WORK REQUEST:
Reproduce exactly the lines below from the one containing "run 2: changes" through the one containing "run_results.csv, run 2", including both, and nothing else.

(Beginning of TASK INPUT)

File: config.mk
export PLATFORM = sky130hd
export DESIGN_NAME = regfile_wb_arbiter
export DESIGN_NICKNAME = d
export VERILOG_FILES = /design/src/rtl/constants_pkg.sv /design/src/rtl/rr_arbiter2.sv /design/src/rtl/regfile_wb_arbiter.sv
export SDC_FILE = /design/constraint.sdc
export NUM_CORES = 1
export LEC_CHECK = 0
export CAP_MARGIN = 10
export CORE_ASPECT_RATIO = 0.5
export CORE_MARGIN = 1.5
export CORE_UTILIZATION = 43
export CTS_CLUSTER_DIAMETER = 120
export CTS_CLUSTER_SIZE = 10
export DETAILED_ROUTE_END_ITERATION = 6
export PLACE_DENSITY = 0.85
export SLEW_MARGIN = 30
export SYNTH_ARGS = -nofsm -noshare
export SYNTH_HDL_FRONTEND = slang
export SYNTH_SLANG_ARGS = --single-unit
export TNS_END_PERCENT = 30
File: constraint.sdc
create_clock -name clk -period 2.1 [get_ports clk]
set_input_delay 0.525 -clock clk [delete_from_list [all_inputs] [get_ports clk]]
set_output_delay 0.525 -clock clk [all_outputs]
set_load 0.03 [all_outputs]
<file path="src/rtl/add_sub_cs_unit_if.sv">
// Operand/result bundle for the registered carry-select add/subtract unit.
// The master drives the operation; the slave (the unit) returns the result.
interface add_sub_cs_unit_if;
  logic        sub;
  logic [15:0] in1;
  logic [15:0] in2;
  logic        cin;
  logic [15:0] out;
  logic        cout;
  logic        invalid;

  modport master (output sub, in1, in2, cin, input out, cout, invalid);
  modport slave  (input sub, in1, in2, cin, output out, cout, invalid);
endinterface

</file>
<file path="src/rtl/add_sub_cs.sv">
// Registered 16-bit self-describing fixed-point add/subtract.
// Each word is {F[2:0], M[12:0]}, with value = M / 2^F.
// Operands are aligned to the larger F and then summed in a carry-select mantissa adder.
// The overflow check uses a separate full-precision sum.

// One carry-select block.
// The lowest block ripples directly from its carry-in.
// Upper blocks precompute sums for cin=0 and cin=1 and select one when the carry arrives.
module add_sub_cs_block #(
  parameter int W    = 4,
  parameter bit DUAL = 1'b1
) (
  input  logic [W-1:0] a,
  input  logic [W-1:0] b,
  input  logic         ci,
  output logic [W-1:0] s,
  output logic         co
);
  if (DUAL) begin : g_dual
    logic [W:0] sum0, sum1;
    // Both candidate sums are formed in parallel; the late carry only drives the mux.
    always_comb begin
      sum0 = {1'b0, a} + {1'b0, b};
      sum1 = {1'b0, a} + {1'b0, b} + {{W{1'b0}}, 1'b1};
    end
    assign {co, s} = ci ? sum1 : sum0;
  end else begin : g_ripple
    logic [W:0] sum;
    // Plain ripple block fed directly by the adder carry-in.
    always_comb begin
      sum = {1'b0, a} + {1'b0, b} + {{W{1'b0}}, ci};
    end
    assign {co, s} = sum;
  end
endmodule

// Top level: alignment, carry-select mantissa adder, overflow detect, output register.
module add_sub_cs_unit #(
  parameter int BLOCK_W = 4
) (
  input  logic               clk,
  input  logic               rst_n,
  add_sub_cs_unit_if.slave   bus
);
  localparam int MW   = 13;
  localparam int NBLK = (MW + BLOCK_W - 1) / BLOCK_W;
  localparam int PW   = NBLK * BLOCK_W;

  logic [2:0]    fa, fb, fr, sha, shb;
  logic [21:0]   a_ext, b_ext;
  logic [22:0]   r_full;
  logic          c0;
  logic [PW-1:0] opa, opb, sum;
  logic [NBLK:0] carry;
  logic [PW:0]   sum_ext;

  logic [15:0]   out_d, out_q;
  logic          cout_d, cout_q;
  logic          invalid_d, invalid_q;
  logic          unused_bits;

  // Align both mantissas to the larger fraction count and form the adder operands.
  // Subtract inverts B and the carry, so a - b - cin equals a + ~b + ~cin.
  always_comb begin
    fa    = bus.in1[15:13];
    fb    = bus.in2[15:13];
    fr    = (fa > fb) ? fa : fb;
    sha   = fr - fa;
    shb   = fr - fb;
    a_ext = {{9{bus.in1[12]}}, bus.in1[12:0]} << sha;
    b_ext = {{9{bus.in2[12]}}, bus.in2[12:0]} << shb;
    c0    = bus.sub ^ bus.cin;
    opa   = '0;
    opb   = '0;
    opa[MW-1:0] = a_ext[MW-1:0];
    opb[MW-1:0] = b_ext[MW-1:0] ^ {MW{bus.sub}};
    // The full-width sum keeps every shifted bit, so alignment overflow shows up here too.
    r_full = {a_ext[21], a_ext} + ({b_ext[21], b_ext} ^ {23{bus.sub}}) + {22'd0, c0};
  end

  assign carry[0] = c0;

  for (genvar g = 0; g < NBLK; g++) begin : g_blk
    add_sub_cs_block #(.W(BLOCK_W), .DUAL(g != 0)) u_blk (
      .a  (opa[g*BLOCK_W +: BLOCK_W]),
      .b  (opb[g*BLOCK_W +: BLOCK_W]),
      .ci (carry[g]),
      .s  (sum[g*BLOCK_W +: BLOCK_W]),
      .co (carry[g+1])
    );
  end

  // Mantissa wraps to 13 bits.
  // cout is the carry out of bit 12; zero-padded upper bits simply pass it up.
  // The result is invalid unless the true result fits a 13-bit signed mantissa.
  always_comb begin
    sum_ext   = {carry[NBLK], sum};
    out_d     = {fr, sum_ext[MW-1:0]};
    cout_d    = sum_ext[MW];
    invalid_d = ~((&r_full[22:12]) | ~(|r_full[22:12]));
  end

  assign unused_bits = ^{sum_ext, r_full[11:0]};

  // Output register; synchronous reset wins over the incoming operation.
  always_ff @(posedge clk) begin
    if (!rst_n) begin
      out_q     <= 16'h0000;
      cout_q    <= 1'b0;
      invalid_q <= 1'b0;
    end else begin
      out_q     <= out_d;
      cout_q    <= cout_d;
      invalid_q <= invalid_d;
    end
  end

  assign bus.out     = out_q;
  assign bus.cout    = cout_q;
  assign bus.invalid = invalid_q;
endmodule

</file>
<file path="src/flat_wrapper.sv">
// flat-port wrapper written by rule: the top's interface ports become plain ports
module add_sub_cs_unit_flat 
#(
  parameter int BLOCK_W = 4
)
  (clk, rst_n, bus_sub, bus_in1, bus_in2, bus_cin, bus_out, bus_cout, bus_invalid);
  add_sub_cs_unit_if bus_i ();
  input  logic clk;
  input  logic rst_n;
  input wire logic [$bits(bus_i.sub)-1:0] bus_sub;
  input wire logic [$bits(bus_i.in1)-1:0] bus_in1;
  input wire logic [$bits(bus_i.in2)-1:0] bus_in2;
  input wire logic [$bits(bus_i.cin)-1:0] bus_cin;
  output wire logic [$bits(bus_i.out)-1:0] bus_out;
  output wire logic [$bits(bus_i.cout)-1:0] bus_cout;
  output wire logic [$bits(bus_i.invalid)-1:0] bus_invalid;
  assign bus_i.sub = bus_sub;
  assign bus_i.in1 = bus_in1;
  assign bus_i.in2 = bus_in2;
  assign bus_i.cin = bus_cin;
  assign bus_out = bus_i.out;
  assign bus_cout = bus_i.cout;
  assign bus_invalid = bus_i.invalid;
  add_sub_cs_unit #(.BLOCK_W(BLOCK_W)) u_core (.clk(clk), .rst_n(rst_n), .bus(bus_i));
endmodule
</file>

(End of TASK INPUT)
(Beginning of TASK INPUT)

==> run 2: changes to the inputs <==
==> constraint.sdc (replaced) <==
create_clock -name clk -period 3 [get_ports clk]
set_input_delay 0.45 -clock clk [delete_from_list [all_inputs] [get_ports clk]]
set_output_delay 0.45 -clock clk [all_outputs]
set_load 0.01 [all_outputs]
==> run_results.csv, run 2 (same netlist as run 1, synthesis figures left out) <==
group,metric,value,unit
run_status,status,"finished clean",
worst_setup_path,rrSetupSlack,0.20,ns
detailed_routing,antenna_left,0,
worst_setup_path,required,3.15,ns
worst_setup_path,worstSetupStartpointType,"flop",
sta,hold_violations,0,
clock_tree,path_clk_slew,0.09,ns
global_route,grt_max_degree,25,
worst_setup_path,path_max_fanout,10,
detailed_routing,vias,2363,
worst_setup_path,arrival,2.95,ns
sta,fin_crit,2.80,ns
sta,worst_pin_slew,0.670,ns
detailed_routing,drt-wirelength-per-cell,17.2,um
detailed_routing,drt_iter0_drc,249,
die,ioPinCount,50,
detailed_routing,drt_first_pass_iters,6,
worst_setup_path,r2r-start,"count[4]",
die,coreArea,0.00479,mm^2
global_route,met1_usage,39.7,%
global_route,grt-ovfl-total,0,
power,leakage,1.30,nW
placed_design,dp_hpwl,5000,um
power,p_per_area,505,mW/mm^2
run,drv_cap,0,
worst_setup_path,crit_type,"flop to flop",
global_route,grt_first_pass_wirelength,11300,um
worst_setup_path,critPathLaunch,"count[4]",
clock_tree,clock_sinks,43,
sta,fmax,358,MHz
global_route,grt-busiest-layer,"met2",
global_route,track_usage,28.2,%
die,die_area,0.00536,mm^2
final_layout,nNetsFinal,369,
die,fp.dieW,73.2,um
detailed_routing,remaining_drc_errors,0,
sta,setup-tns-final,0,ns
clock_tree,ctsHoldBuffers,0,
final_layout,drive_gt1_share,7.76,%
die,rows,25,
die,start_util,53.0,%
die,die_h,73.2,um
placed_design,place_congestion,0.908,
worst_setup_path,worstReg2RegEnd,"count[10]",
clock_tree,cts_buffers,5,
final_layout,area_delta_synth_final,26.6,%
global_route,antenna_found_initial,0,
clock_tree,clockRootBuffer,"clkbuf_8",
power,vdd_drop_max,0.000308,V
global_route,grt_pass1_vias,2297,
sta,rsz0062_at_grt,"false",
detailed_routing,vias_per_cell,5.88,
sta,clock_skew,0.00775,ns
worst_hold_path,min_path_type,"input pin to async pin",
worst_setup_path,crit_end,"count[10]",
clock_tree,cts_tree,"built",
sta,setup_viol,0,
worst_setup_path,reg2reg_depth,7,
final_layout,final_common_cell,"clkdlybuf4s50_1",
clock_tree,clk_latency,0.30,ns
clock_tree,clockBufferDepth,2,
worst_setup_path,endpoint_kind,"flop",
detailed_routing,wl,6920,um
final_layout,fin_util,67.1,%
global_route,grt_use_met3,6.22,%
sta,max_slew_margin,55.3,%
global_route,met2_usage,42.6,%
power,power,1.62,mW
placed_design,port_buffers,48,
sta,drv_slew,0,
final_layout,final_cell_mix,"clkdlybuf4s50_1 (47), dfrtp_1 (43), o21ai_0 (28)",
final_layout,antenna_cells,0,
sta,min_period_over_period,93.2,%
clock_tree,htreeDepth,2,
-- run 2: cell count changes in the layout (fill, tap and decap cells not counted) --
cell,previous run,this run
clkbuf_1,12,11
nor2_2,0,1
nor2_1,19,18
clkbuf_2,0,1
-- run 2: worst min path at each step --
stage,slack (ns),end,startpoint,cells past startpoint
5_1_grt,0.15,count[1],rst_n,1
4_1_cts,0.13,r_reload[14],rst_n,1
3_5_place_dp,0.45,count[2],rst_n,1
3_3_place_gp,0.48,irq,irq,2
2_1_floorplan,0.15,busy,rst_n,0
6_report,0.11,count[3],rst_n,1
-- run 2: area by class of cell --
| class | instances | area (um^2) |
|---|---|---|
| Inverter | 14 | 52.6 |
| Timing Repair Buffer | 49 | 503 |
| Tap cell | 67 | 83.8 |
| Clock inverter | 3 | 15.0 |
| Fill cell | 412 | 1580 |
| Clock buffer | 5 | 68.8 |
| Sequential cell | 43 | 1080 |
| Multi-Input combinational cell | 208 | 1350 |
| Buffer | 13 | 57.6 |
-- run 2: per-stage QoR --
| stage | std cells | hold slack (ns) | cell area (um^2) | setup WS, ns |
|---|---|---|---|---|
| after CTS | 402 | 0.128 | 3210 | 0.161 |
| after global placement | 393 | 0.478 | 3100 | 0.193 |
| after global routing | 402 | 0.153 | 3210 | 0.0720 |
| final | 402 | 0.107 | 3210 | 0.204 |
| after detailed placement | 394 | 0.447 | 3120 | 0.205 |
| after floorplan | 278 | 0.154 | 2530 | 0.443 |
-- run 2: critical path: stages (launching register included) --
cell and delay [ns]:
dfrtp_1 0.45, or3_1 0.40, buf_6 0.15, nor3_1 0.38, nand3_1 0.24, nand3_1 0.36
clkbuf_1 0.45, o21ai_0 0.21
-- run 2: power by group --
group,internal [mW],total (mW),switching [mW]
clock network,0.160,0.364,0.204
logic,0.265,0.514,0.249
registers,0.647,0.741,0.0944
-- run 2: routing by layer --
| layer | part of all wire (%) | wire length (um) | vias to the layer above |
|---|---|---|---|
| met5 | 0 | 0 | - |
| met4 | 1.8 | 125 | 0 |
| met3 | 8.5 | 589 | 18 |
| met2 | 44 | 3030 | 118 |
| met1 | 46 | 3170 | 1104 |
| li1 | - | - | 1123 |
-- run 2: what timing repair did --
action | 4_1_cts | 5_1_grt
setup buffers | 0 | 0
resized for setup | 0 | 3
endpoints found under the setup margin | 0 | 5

(End of TASK INPUT)
(Beginning of TASK INPUT)

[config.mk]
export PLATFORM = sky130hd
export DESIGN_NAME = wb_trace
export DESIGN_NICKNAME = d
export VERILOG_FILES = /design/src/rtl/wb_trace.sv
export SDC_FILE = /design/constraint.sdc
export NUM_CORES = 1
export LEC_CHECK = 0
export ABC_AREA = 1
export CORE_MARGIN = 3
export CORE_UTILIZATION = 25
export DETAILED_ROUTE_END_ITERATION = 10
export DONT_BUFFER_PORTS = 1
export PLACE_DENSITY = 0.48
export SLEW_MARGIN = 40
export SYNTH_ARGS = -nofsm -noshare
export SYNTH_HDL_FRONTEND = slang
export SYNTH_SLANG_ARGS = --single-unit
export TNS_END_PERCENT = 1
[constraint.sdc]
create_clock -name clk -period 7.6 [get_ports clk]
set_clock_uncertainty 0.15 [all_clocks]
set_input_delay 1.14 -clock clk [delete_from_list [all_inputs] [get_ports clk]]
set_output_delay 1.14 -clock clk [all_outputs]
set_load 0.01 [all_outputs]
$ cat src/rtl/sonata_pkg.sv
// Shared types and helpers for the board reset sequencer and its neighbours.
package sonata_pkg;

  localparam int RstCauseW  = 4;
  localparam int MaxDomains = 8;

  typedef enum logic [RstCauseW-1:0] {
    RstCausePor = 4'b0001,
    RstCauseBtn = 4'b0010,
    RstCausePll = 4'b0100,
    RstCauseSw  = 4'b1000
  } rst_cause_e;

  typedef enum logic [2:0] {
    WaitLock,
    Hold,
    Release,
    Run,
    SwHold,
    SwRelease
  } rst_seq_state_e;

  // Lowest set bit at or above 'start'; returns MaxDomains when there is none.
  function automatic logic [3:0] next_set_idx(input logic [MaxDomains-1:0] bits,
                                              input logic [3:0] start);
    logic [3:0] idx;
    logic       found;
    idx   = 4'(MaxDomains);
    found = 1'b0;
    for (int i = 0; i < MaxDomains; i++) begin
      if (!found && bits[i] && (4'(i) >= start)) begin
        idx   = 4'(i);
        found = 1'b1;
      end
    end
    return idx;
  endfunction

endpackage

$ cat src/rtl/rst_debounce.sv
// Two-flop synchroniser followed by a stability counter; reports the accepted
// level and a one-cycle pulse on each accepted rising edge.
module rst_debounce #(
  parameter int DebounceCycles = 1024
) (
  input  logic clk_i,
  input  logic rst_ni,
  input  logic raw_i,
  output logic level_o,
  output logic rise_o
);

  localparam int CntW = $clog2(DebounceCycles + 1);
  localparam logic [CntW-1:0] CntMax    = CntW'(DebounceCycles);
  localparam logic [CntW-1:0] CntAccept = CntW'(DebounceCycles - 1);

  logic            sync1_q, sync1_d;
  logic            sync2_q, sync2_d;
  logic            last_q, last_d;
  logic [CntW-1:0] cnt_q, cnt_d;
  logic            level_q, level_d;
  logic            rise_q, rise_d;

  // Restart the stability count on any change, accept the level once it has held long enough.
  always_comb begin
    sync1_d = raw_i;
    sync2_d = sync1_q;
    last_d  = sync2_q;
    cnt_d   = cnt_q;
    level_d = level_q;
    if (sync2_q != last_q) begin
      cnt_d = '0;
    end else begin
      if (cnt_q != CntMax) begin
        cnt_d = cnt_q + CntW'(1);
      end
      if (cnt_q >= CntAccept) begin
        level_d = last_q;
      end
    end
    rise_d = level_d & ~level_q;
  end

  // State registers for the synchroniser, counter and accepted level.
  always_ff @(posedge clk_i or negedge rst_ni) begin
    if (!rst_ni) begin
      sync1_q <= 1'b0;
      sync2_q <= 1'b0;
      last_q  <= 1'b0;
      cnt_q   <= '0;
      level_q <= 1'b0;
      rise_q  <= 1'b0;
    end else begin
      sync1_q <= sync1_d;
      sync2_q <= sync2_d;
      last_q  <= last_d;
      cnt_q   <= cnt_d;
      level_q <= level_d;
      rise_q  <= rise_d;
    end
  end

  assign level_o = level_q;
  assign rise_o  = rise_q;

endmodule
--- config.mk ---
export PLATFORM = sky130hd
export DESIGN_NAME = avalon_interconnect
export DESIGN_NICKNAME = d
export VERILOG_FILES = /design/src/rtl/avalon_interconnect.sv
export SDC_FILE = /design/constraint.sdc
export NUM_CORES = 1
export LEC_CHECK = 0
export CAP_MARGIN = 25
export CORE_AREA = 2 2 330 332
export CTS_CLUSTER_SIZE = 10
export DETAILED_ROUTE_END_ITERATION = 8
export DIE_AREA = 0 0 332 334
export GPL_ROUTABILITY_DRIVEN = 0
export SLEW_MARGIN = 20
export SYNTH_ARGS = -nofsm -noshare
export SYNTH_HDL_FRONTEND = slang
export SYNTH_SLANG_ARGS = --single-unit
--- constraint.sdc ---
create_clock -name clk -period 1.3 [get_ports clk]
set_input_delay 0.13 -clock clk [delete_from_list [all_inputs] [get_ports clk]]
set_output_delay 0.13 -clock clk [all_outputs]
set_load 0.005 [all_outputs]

(End of TASK INPUT)

SOLUTION FOR THIS TASK:
==> run 2: changes to the inputs <==
==> constraint.sdc (replaced) <==
create_clock -name clk -period 3 [get_ports clk]
set_input_delay 0.45 -clock clk [delete_from_list [all_inputs] [get_ports clk]]
set_output_delay 0.45 -clock clk [all_outputs]
set_load 0.01 [all_outputs]
==> run_results.csv, run 2 (same netlist as run 1, synthesis figures left out) <==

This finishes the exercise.